* _Work instructions_
Report every line of the data that includes "group".

* _Supplied material_

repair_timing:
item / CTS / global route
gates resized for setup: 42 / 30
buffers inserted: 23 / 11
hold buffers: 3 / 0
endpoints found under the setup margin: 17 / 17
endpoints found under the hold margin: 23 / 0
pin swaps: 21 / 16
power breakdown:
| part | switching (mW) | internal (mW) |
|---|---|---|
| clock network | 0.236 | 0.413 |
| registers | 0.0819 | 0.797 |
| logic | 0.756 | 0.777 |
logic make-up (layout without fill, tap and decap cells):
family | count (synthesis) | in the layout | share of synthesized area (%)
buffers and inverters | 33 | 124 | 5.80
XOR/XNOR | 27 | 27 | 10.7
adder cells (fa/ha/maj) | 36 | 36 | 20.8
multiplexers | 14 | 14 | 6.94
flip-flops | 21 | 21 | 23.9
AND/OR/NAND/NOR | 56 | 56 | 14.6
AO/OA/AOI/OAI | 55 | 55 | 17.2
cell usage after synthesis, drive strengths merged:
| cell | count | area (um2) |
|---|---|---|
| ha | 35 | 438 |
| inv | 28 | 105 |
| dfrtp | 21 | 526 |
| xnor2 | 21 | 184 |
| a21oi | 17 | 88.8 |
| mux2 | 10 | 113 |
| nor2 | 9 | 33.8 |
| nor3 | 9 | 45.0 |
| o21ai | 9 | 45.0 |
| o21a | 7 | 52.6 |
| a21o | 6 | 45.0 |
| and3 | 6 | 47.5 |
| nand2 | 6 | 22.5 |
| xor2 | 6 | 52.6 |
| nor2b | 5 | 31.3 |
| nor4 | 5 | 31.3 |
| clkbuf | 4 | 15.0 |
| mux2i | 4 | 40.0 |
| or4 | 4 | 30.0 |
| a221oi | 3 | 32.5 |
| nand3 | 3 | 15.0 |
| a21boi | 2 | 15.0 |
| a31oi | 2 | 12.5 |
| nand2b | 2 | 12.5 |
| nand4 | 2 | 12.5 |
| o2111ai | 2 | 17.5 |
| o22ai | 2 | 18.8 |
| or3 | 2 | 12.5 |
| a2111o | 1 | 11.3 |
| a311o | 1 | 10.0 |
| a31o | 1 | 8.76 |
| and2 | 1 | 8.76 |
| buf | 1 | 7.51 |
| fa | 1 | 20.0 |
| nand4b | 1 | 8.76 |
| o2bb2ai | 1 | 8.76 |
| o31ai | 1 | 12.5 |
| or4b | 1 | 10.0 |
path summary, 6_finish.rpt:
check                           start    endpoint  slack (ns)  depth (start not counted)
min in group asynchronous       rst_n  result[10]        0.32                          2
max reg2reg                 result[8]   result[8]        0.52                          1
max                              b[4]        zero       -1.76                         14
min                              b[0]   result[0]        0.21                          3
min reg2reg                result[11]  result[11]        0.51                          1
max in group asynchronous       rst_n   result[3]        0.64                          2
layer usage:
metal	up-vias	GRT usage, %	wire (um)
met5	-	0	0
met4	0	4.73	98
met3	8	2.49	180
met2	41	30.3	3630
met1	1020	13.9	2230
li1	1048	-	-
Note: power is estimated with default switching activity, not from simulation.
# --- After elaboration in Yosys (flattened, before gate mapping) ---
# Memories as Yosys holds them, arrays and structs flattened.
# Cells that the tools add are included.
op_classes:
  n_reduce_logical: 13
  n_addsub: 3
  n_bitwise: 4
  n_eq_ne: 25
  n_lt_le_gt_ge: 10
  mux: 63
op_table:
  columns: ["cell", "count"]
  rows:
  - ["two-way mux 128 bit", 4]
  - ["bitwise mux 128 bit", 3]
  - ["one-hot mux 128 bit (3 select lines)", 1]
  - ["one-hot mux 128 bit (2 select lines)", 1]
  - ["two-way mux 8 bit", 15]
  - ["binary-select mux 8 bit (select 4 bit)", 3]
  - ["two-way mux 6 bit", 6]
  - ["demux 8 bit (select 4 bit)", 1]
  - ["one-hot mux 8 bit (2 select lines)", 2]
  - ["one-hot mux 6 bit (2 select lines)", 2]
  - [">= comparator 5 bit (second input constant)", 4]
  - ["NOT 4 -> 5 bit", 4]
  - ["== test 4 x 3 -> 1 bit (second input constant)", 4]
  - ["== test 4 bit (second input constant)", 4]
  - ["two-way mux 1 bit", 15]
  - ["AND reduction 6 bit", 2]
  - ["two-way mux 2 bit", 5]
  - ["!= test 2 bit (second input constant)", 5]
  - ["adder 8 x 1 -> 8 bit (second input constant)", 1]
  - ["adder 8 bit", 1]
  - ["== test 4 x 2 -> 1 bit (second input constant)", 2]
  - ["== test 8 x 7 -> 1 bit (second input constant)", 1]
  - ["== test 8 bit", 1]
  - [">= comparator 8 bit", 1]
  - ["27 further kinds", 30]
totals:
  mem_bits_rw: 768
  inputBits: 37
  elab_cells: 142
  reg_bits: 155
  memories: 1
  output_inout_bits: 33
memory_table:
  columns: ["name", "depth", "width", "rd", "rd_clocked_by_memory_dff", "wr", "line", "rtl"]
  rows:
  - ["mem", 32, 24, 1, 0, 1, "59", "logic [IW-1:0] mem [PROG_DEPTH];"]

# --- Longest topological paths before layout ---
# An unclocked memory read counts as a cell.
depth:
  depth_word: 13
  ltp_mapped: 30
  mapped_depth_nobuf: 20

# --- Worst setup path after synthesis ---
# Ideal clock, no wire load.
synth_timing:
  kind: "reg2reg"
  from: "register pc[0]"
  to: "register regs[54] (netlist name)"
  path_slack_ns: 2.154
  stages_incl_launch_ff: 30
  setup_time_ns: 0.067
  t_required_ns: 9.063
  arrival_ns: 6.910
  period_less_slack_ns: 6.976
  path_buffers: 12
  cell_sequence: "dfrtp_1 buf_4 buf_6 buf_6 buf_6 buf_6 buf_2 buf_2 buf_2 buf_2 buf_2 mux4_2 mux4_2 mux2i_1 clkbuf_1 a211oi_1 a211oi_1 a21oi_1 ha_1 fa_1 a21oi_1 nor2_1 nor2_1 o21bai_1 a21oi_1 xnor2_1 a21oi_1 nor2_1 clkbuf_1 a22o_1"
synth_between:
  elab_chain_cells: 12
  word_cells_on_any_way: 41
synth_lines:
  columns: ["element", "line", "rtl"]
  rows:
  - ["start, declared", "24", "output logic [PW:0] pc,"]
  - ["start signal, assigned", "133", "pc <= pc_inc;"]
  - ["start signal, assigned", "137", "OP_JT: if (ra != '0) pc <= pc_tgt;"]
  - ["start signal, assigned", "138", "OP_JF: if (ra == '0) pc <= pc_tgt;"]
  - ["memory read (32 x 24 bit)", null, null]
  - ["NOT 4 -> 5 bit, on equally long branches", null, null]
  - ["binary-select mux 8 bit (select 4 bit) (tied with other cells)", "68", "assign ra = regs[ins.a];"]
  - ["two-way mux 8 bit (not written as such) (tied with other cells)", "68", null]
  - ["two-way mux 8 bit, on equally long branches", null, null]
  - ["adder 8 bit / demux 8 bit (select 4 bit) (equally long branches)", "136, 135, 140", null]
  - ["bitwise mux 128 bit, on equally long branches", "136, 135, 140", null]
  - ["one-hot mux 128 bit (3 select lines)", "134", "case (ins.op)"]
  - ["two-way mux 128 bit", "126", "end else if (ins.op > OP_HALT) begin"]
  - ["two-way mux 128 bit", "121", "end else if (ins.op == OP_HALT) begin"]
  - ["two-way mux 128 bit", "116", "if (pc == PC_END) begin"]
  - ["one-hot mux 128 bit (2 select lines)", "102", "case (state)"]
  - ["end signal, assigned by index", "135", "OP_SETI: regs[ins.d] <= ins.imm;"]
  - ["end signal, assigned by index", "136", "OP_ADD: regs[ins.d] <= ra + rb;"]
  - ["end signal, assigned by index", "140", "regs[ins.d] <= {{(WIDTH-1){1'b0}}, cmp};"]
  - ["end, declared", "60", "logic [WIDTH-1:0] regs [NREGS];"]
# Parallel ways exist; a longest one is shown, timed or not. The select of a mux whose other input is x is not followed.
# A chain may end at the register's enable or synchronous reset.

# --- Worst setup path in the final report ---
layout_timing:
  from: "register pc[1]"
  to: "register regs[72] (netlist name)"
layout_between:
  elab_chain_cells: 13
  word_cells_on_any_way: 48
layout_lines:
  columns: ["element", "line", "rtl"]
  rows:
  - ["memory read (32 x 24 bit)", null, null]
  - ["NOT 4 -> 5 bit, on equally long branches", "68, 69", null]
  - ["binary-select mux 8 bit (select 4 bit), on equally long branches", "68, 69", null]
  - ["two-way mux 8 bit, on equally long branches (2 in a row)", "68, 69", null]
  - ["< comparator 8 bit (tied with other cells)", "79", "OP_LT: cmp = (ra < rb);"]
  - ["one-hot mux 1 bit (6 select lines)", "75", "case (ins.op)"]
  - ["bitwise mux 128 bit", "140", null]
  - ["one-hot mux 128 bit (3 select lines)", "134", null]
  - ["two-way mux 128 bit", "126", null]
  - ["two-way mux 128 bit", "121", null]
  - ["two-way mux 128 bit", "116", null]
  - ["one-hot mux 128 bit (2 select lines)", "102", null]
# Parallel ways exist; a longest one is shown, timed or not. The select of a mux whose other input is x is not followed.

* _Task result_
min in group asynchronous       rst_n  result[10]        0.32                          2
max in group asynchronous       rst_n   result[3]        0.64                          2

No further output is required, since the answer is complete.